By Tony Pearson posted Mon July 17, 2017 10:52 PM

  

Originally posted by: TonyPearson


Well, it's Tuesday again, and you know what that means? IBM Announcements! I am here in New York for the exciting news!

(FCC Disclosure: I work for IBM. This blog post can be considered a "paid celebrity endorsement" for the IBM z14 mainframe and DS8880 Storage System.)

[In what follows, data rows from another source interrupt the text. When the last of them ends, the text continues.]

==> src/rtl/branch_pkg.sv <==
// Core types of the branch unit with widths, flag positions and condition opcodes.
`default_nettype none

package branch_pkg;

    // ========================================
    // datapath widths
    // ========================================

    localparam int pc_width    = 10;                 // program counter and destination width.
    localparam int flags_width = 4;                  // one bit per ALU flag.

    // bit positions inside the flags word.
    localparam int flag_zero     = 0;
    localparam int flag_negative = 1;
    localparam int flag_carry    = 2;
    localparam int flag_overflow = 3;

    // ========================================
    // branch conditions
    // ========================================

    // The condition table keeps one of these in bits 2:0 of its word.
    typedef enum logic [2:0] {
        cond_never        = 3'd0,                    // never taken, also the value after reset.
        cond_always       = 3'd1,
        cond_zero         = 3'd2,
        cond_not_zero     = 3'd3,
        cond_negative     = 3'd4,
        cond_not_negative = 3'd5,
        cond_carry        = 3'd6,
        cond_overflow     = 3'd7
    } cond_op_t;

    localparam int cond_width = $bits(cond_op_t);    // stored field width of a condition.

endpackage

`default_nettype wire

==> src/rtl/branch_map_pkg.sv <==
// APB memory map of the branch tables and the decoded table select.
`default_nettype none

package branch_map_pkg;

    localparam int apb_addr_width = 12;
    localparam int apb_data_width = 32;

    // ========================================
    // table windows
    // ========================================

    localparam logic [apb_addr_width-1:0] origin_base      = 12'h000;
    localparam logic [apb_addr_width-1:0] destination_base = 12'h040;
    localparam logic [apb_addr_width-1:0] condition_base   = 12'h080;

    localparam int window_shift = 6;                 // each window spans 64 bytes.
    localparam int word_shift   = 2;                 // one 32-bit word per thread.
    localparam int slot_width   = window_shift - word_shift;

    // Which table an access goes to.
    typedef enum logic [1:0] {
        sel_origin      = 2'd0,
        sel_destination = 2'd1,
        sel_condition   = 2'd2,
        sel_none        = 2'd3                       // address outside all three windows.
    } table_sel_t;

endpackage

`default_nettype wire

==> src/rtl/branch_cfg_if.sv <==
// Decoded table access path from the APB slave to the branch tables.
`timescale 1ns/1ps
`default_nettype none

interface branch_cfg_if #(
    parameter int thread_count = 8
);
    import branch_map_pkg::*;

    localparam int thread_width = $clog2(thread_count);

    logic                      wr_en;                // one cycle per APB write access.
    logic                      rd_en;                // high during a mapped read access.
    table_sel_t                sel;
    logic [thread_width-1:0]   thread;
    logic [apb_data_width-1:0] wdata;
    logic [apb_data_width-1:0] rdata;                // combinational from the tables.

    modport decoder (
        output wr_en, rd_en, sel, thread, wdata,
        input  rdata
    );

    modport tables (
        input  wr_en, rd_en, sel, thread, wdata,
        output rdata
    );

endinterface

`default_nettype wire

==> src/rtl/branch_map_decoder.sv <==
// APB slave that turns bus accesses into per-table writes and read selects.
`timescale 1ns/1ps
`default_nettype none

module branch_map_decoder #(
    parameter int thread_count = 8
) (
    input  logic                                     clock,
    input  logic                                     reset,
    input  logic                                     psel,
    input  logic                                     penable,
    input  logic                                     pwrite,
    input  logic [branch_map_pkg::apb_addr_width-1:0] paddr,
    input  logic [branch_map_pkg::apb_data_width-1:0] pwdata,
    output logic [branch_map_pkg::apb_data_width-1:0] prdata,
    output logic                                     pready,
    output logic                                     pslverr,
    branch_cfg_if.decoder                            cfg
);
    import branch_map_pkg::*;

    localparam int thread_width = $clog2(thread_count);
    localparam int window_width = apb_addr_width - window_shift;

    logic                    access;
    logic [window_width-1:0] window;
    logic [slot_width-1:0]   slot;
    table_sel_t              sel;
    logic                    slot_ok;
    logic                    mapped;

    // ========================================
    // address decode
    // ========================================

    assign access = psel && penable;                 // APB access phase.
    assign window = paddr[apb_addr_width-1:window_shift];
    assign slot   = paddr[window_shift-1:word_shift];

    always_comb begin
        if (window == origin_base[apb_addr_width-1:window_shift]) begin
            sel = sel_origin;
        end else if (window == destination_base[apb_addr_width-1:window_shift]) begin
            sel = sel_destination;
        end else if (window == condition_base[apb_addr_width-1:window_shift]) begin
            sel = sel_condition;
        end else begin
            sel = sel_none;
        end
    end

    // Slots past the last thread sit inside a window but hold no table word.
    assign slot_ok = int'(slot) < thread_count;
    assign mapped  = (sel != sel_none) && slot_ok;

    // ========================================
    // table access and APB response
    // ========================================

    assign cfg.wr_en  = access && pwrite && mapped;  // single pulse, no wait states.
    assign cfg.rd_en  = access && !pwrite && mapped;
    assign cfg.sel    = sel;
    assign cfg.thread = slot[thread_width-1:0];
    assign cfg.wdata  = pwdata;

    assign prdata  = cfg.rdata;                      // tables drive zero when rd_en is low.
    assign pready  = 1'b1;
    assign pslverr = access && !mapped;

    // The access phase must always sit inside a selected transfer.
    penable_needs_psel: assert property (
        @(posedge clock) disable iff (reset)
        penable |-> psel
    ) else $error("penable high without psel");

endmodule

`default_nettype wire

==> src/rtl/branch_check.sv <==
// Per-thread branch tables with origin compare and condition evaluation.
`timescale 1ns/1ps
`default_nettype none

module branch_check #(
    parameter int thread_count   = 8,
    parameter int initial_thread = 0
) (
    input  logic                               clock,
    input  logic                               reset,
    input  logic [branch_pkg::pc_width-1:0]    pc,
    input  logic [branch_pkg::flags_width-1:0] flags,
    input  logic                               io_ready_previous,
    branch_cfg_if.tables                       cfg,
    output logic                               hit,
    output logic [branch_pkg::pc_width-1:0]    target,
    output logic                               io_ready_out,
    output logic [$clog2(thread_count)-1:0]    thread
);
    import branch_pkg::*;
    import branch_map_pkg::*;

    localparam int thread_width = $clog2(thread_count);
    localparam logic [thread_width-1:0] last_thread = thread_width'(thread_count - 1);
    localparam logic [thread_width-1:0] first_thread = thread_width'(initial_thread);

    logic [thread_width-1:0] thread_cnt;             // thread that owns the current pc.
    logic [pc_width-1:0]     origin      [thread_count];
    logic [pc_width-1:0]     destination [thread_count];
    cond_op_t                condition   [thread_count];
    logic                    origin_match;
    logic                    cond_true;

    // Evaluates one condition opcode against the ALU flags.
    function automatic logic cond_holds(cond_op_t op, logic [flags_width-1:0] f);
        logic result;
        result = 1'b0;
        case (op)
            cond_never:        result = 1'b0;
            cond_always:       result = 1'b1;
            cond_zero:         result = f[flag_zero];
            cond_not_zero:     result = !f[flag_zero];
            cond_negative:     result = f[flag_negative];
            cond_not_negative: result = !f[flag_negative];
            cond_carry:        result = f[flag_carry];
            cond_overflow:     result = f[flag_overflow];
            default:           result = 1'b0;
        endcase
        return result;
    endfunction

    // ========================================
    // thread sequencer
    // ========================================

    always_ff @(posedge clock) begin
        if (reset) begin
            thread_cnt <= first_thread;
        end else if (thread_cnt == last_thread) begin
            thread_cnt <= '0;                        // wrap back to thread zero.
        end else begin
            thread_cnt <= thread_cnt + 1'b1;
        end
    end

    // ========================================
    // branch tables
    // ========================================

    always_ff @(posedge clock) begin
        if (reset) begin
            for (int i = 0; i < thread_count; i++) begin
                origin[i]      <= '0;
                destination[i] <= '0;
                condition[i]   <= cond_never;
            end
        end else if (cfg.wr_en) begin
            // Each table keeps only the low field bits of the bus word.
            case (cfg.sel)
                sel_origin:      origin[cfg.thread]      <= cfg.wdata[pc_width-1:0];
                sel_destination: destination[cfg.thread] <= cfg.wdata[pc_width-1:0];
                sel_condition:   condition[cfg.thread]   <=
                                     cond_op_t'(cfg.wdata[cond_width-1:0]);
                default: ;
            endcase
        end
    end

    always_comb begin
        cfg.rdata = '0;
        if (cfg.rd_en) begin
            case (cfg.sel)
                sel_origin:      cfg.rdata[pc_width-1:0]   = origin[cfg.thread];
                sel_destination: cfg.rdata[pc_width-1:0]   = destination[cfg.thread];
                sel_condition:   cfg.rdata[cond_width-1:0] = condition[cfg.thread];
                default: ;
            endcase
        end
    end

    // ========================================
    // branch decision
    // ========================================

    assign origin_match = (pc == origin[thread_cnt]);
    assign cond_true    = cond_holds(condition[thread_cnt], flags);

    always_ff @(posedge clock) begin
        if (reset) begin
            hit          <= 1'b0;
            io_ready_out <= 1'b0;
            thread       <= first_thread;
        end else begin
            hit          <= origin_match && cond_true;
            io_ready_out <= io_ready_previous;       // annul travels with its pc.
            thread       <= thread_cnt;
        end
    end

    always_ff @(posedge clock) begin
        target <= destination[thread_cnt];
    end

    thread_in_range: assert property (
        @(posedge clock) disable iff (reset)
        int'(thread_cnt) < thread_count
    ) else $error("thread index %0d out of range", thread_cnt);

endmodule

`default_nettype wire

==> src/rtl/branch_output_stage.sv <==
// Final branch stage with I/O annul and the per-thread back-to-back jump block.
`timescale 1ns/1ps
`default_nettype none

module branch_output_stage #(
    parameter int thread_count   = 8,
    parameter int initial_thread = 0
) (
    input  logic                            clock,
    input  logic                            reset,
    input  logic                            hit,
    input  logic [branch_pkg::pc_width-1:0] target,
    input  logic                            io_ready,
    input  logic [$clog2(thread_count)-1:0] thread,
    output logic                            jump,
    output logic [branch_pkg::pc_width-1:0] branch_destination
);
    localparam int thread_width = $clog2(thread_count);

    logic [thread_count-1:0] prev_jump;              // did this thread jump on its last turn.
    logic                    take;

    // A stalled instruction or a jump right after a jump is dropped.
    assign take = hit && io_ready && !prev_jump[thread];

    always_ff @(posedge clock) begin
        if (reset) begin
            prev_jump <= '0;
            jump      <= 1'b0;
        end else begin
            prev_jump[thread] <= take;               // every turn overwrites its own bit.
            jump              <= take;
        end
    end

    always_ff @(posedge clock) begin
        if (take) begin
            branch_destination <= target;            // holds between jumps.
        end
    end

    // ========================================
    // checks
    // ========================================

    // A thread comes back every thread_count cycles, so that is where its next jump would be.
    no_back_to_back_jump: assert property (
        @(posedge clock) disable iff (reset)
        $past(jump, thread_count) |-> !jump
    ) else $error("thread jumped on two turns in a row");

    // The first decision out of reset belongs to the start thread of the sequencer.
    first_turn_thread: assert property (
        @(posedge clock) disable iff (reset)
        $fell(reset) |=> thread == thread_width'(initial_thread)
    ) else $error("first thread after reset is %0d", thread);

endmodule

`default_nettype wire

==> src/rtl/branch_unit_top.sv <==
// Top level of the branch unit joining the APB slave, the tables and the output stage.
`timescale 1ns/1ps
`default_nettype none

module branch_unit_top #(
    parameter int thread_count   = 8,
    parameter int initial_thread = 0
) (
    input  logic                                      clock,
    input  logic                                      reset,
    input  logic                                      psel,
    input  logic                                      penable,
    input  logic                                      pwrite,
    input  logic [branch_map_pkg::apb_addr_width-1:0] paddr,
    input  logic [branch_map_pkg::apb_data_width-1:0] pwdata,
    output logic [branch_map_pkg::apb_data_width-1:0] prdata,
    output logic                                      pready,
    output logic                                      pslverr,
    input  logic [branch_pkg::pc_width-1:0]           pc,
    input  logic [branch_pkg::flags_width-1:0]        flags,
    input  logic                                      io_ready_previous,
    output logic [branch_pkg::pc_width-1:0]           branch_destination,
    output logic                                      jump
);
    import branch_pkg::*;

    localparam int thread_width = $clog2(thread_count);

    logic                    hit;
    logic [pc_width-1:0]     target;
    logic                    io_ready;
    logic [thread_width-1:0] thread;

    branch_cfg_if #(.thread_count(thread_count)) cfg_if ();

    branch_map_decoder #(
        .thread_count (thread_count)
    ) branch_map_decoder_i (
        .clock   (clock),
        .reset   (reset),
        .psel    (psel),
        .penable (penable),
        .pwrite  (pwrite),
        .paddr   (paddr),
        .pwdata  (pwdata),
        .prdata  (prdata),
        .pready  (pready),
        .pslverr (pslverr),
        .cfg     (cfg_if.decoder)
    );

    branch_check #(
        .thread_count   (thread_count),
        .initial_thread (initial_thread)
    ) branch_check_i (
        .clock             (clock),
        .reset             (reset),
        .pc                (pc),
        .flags             (flags),
        .io_ready_previous (io_ready_previous),
        .cfg               (cfg_if.tables),
        .hit               (hit),
        .target            (target),
        .io_ready_out      (io_ready),
        .thread            (thread)
    );

    branch_output_stage #(
        .thread_count   (thread_count),
        .initial_thread (initial_thread)
    ) branch_output_stage_i (
        .clock              (clock),
        .reset              (reset),
        .hit                (hit),
        .target             (target),
        .io_ready           (io_ready),
        .thread             (thread),
        .jump               (jump),
        .branch_destination (branch_destination)
    );

endmodule

`default_nettype wire

==> config.mk <==
export PLATFORM = sky130hd
export DESIGN_NAME = branch_unit_top
export DESIGN_NICKNAME = d
export VERILOG_FILES = /design/src/rtl/branch_pkg.sv /design/src/rtl/branch_map_pkg.sv /design/src/rtl/branch_cfg_if.sv /design/src/rtl/branch_map_decoder.sv /design/src/rtl/branch_check.sv /design/src/rtl/branch_output_stage.sv /design/src/rtl/branch_unit_top.sv
export SDC_FILE = /design/constraint.sdc
export NUM_CORES = 1
export LEC_CHECK = 0
export ABC_CLOCK_PERIOD_IN_PS = 4500
export BUFFER_PORTS_ARGS = -buffer_cell sky130_fd_sc_hd__buf_2
export CELL_PAD_IN_SITES_DETAIL_PLACEMENT = 1
export CELL_PAD_IN_SITES_GLOBAL_PLACEMENT = 1
export CORE_ASPECT_RATIO = 2
export CORE_MARGIN = 1
export CORE_UTILIZATION = 35
export CTS_CLUSTER_DIAMETER = 120
export CTS_CLUSTER_SIZE = 14
export DETAILED_ROUTE_END_ITERATION = 10
export PLACE_DENSITY_LB_ADDON = 0.1
export RECOVER_POWER = 50
export SLEW_MARGIN = 30
export SYNTH_ARGS = -nofsm -noshare
export SYNTH_HDL_FRONTEND = slang
export SYNTH_HIERARCHICAL = 1
export SYNTH_SLANG_ARGS = --single-unit
export TNS_END_PERCENT = 100
==> constraint.sdc <==
create_clock -name clock -period 4.5 [get_ports clock]
set_clock_uncertainty 0.1 [all_clocks]
set_input_delay 0.675 -clock clock [delete_from_list [all_inputs] [get_ports clock]]
set_output_delay 0.675 -clock clock [all_outputs]
set_load 0.02 [all_outputs]
==> results.json <==
{
  "track_usage_pct": 23.19,
  "die_w_um": 133.9,
  "finalMaxSlewViolations": 42,
  "most-common-layout-cells": "edfxtp_1, and2_1, and2_0, buf_2, mux4_2",
  "fin_crit_sh_pct": 89.69,
  "portBuffers": 61,
  "drtIter0Drc": 314,
  "whs_ns": 0.2617,
  "p_per_area_nw_per_um2": 349.9,
  "drt-pass1-iter-count": 4,
  "fmax_mhz": 247.8,
  "place.gp.congestion": 0.7938,
  "vias": 7612,
  "yosysWarningCount": 6,
  "worst_path_most_repeated_cell": "buf_2",
  "worst_setup_path_end_kind": "output port",
  "syn_area_um2": 12180,
  "fillers": 3669,
  "final_common_cell": "edfxtp_1",
  "h-tree-depth": 1,
  "cp_slowest_stage_delay_ns": 0.74,
  "whs_endpoint": "branch_check_i/io_ready_out",
  "worst_ep_required_time_ns": 3.72,
  "hp-class": "input port to register",
  "cts_hold_buf": 0,
  "rsz0062_at_grt": "no",
  "slew_headroom_pct": -35.21,
  "violations": "capacitance limit, slew limit",
  "drive_above_1_share_pct": 20.22,
  "path_cells": "buf_2 > or4_4 > nor4_2 > nand2b_1 > a311oi_1 > buf_2",
  "netlist_instances": 965,
  "hold_viol": 0,
  "cts_tree": "yes",
  "avgSynthCellArea_um2": 12.63,
  "ir_worst_vdd_uv": 221.8,
  "cts_sinks": 221,
  "num_io_pins": 109,
  "antenna_cells": 0,
  "gr-total-overflow": 0,
  "holdPathStages": 2,
  "antenna_found_initial": 0,
  "criticalPathCategory": "input port to output port",
  "post_cts_buffers": 0,
  "reg2regPathDepth": 6,
  "worst-slew-pin-transition_ns": 2.028,
  "path_delay_family": "simple AND/OR/NAND/NOR gates",
  "die_h_um": 265.9,
  "core-area_um2": 34230,
  "clk_pin_slew_ns": 0.07,
  "area_growth_pct": 6.849,
  "status": "finished with violations",
  "cp_max_fo": 7,
  "wire_per_inst_um": 28.39,
  "grt_pass1_vias": 8351,
  "cts_buffers": 19,
  "reg2reg_from": "branch_check_i/thread_cnt[0]",
  "fin_setup_tns_ns": 0,
  "cts_resized": 0,
  "clock_latency_ns": 0.53,
  "drc": 0,
  "cp-start-kind": "input port",
  "cp_num_buf_inv": 2,
  "wl_mm": 40.31,
  "drv_cap": 1,
  "clock_path_buffers": 3,
  "die-area_um2": 35610,
  "r2r_slack_ns": 0.67,
  "arrival_ns": 3.26,
  "row_count": 96,
  "setup_viol": 0,
  "period_needed_ns": 4.036,
  "nets": 1032,
  "via_per_inst": 5.361,
  "r2r-end": "branch_check_i/hit",
  "grt_max_degree": 43,
  "ant_nets": 0,
  "p_leak_nw": 4.421,
  "start_util_pct": 35.59,
  "grt_pass1_wl_mm": 57.27,
  "hp-start": "io_ready_previous",
  "root_buffer": "clkbuf_16",
  "dp_hpwl_mm": 28.83,
  "crit_slowest_cell": "a311oi_1"
}
[state kept, by name, indices dropped and copies added, names as in the netlist]
register / count
branch_check_i/thread_cnt: 3
branch_check_i/destination: 80
branch_check_i/thread: 3
branch_output_stage_i/branch_destination: 10
branch_check_i/target: 10
branch_output_stage_i/jump: 1
branch_check_i/io_ready_out: 1
branch_check_i/origin: 80
branch_output_stage_i/prev_jump: 8
branch_check_i/condition: 24
branch_check_i/hit: 1
[metrics by stage]
stage | cells | util [%] | setup slack (ns) | area, um^2 | total power, mW
2_1_floorplan | 986 | - | 1.406 | 12260 | 2.839
6_report | 1420 | 38.03 | 0.4638 | 13020 | 4.555
4_1_cts | 1420 | 38.25 | 0.5043 | 13090 | 4.614
3_5_place_dp | 1386 | 36.68 | 0.5177 | 12560 | 3.031
5_1_grt | 1420 | 38.03 | 0.3813 | 13020 | 4.710
3_3_place_gp | 1386 | 36.68 | 0.5252 | 12560 | 3.022
[routing by layer]
metal	GRT usage, %	part of all wire, %	up-vias
met5	0	0	-
met4	13.08	5.8	0
met3	1.998	2.9	83
met2	46.04	57	165
met1	22.88	34	3907
li1	-	-	3457
[layout make-up]
class / instances / area [um^2] / area share, %
repair buffers: 105 / 560.5 / 4.306
well taps: 441 / 551.8 / 4.238
multi-input cells: 614 / 4977 / 38.23
flip-flops and latches: 221 / 6372 / 48.95
inverters: 5 / 18.77 / 0.1442
clock buffers: 32 / 524.3 / 4.027
clock inverters: 2 / 13.76 / 0.1057
[power by group]
part	switching, mW	total [mW]	internal [mW]
clock network	0.789	1.59	0.799
registers	0.0843	2.42	2.33
logic	0.323	0.550	0.227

In support of the [IBM z14] mainframe announcement, IBM has also disclosed R8.3 enhancements for the DS8880 Storage System. Here is a quick recap:

New Tier-1 Flash Capacities available for HPFE Gen2 drawers

IBM introduces the new Tier-1 flash card capacity 3.84 TB flash card. In the past, IBM DS8880 only supported Tier-0 cards that support 10 Drive Writes per Day (10 DWPD), with capacities 400, 800, 1600 and 3200 GB. The Tier-1 flash card only handles 1 DWPD, often dubbed "Read-Intensive" devices, but can actually handle about 90 percent of most production workloads.


zHyperLink™

zHyperLink™ drastically reduces the latency between the IBM z14 mainframe and the DS8880 storage systems. Traditional FICON paths through SAN switches or directors introduced about 140 to 175 microseconds of latency between systems. This new system is a direct cable, with 20 microsecond latency.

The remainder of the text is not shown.